**Work task**
Lines of the data that contain the word "read" are the ones to copy.

**Data supplied**
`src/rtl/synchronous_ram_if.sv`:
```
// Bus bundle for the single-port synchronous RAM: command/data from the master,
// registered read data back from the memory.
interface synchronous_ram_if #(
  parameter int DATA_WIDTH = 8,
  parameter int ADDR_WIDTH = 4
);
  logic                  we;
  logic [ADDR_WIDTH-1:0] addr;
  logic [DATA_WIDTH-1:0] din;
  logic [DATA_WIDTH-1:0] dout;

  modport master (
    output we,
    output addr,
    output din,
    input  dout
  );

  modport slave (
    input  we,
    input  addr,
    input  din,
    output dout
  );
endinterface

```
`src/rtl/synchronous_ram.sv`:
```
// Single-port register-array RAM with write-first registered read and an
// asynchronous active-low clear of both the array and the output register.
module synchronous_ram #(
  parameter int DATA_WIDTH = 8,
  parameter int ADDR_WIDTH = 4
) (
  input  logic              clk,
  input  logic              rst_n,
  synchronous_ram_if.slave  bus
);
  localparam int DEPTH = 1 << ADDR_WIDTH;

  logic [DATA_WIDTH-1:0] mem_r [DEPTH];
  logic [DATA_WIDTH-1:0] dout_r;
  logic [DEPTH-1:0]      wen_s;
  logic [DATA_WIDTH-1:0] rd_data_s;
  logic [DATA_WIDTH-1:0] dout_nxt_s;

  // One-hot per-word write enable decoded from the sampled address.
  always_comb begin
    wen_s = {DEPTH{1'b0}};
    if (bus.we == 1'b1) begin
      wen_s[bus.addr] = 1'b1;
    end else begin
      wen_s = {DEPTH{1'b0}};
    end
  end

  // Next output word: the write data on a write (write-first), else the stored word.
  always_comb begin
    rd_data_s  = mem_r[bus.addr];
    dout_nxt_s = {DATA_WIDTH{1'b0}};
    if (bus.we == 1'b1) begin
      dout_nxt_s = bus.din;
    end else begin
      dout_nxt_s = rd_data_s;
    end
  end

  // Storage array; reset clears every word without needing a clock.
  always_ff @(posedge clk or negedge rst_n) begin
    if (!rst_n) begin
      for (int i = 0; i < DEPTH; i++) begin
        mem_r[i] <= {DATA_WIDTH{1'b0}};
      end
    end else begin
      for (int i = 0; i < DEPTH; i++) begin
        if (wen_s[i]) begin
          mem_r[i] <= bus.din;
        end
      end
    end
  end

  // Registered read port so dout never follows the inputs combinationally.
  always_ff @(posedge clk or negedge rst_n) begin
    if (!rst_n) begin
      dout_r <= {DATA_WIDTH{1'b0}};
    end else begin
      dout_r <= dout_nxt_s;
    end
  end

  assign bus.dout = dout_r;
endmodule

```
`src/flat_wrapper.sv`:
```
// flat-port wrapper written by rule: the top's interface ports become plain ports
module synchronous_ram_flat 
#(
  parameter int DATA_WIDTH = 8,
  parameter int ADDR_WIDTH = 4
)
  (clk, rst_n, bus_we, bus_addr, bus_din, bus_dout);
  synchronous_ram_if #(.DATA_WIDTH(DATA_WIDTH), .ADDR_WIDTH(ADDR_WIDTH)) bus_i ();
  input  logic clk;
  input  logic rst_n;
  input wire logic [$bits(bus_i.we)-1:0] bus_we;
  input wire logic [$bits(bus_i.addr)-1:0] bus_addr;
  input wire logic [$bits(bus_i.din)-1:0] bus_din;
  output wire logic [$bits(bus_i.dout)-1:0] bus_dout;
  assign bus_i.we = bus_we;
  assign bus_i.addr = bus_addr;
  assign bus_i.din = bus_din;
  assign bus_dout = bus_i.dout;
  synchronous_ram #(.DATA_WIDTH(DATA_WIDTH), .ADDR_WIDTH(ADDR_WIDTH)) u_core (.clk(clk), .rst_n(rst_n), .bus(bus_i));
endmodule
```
==
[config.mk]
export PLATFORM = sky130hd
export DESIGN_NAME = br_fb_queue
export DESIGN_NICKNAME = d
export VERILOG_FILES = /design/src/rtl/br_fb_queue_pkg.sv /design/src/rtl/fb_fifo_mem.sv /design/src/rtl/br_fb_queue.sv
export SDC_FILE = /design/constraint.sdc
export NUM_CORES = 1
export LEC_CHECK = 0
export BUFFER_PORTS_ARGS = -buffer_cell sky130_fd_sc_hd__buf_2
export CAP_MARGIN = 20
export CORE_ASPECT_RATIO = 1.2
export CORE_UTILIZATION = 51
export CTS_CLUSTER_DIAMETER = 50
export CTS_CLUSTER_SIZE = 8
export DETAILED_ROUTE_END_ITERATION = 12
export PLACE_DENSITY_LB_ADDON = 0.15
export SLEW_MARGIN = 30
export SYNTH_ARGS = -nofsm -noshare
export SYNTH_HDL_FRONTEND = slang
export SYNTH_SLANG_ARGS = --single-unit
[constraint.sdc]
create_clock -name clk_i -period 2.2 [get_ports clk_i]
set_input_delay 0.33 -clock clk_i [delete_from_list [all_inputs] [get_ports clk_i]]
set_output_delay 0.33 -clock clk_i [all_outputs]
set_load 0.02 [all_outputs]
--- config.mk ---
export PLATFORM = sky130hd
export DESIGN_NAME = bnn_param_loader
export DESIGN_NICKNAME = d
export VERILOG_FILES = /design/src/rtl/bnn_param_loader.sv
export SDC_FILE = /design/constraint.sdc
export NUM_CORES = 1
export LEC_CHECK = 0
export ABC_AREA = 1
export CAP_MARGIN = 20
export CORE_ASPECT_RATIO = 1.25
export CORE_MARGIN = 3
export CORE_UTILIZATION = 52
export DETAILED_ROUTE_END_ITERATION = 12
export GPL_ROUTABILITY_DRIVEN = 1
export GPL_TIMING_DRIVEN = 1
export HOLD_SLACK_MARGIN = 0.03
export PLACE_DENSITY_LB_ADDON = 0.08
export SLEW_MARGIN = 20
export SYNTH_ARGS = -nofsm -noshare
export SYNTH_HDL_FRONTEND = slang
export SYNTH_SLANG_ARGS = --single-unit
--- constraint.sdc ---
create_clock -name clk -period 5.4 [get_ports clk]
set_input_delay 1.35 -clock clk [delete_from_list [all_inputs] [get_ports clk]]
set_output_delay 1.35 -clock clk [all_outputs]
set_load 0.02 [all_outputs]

**Expected output**
// registered read data back from the memory.
// Single-port register-array RAM with write-first registered read and an
  // Registered read port so dout never follows the inputs combinationally.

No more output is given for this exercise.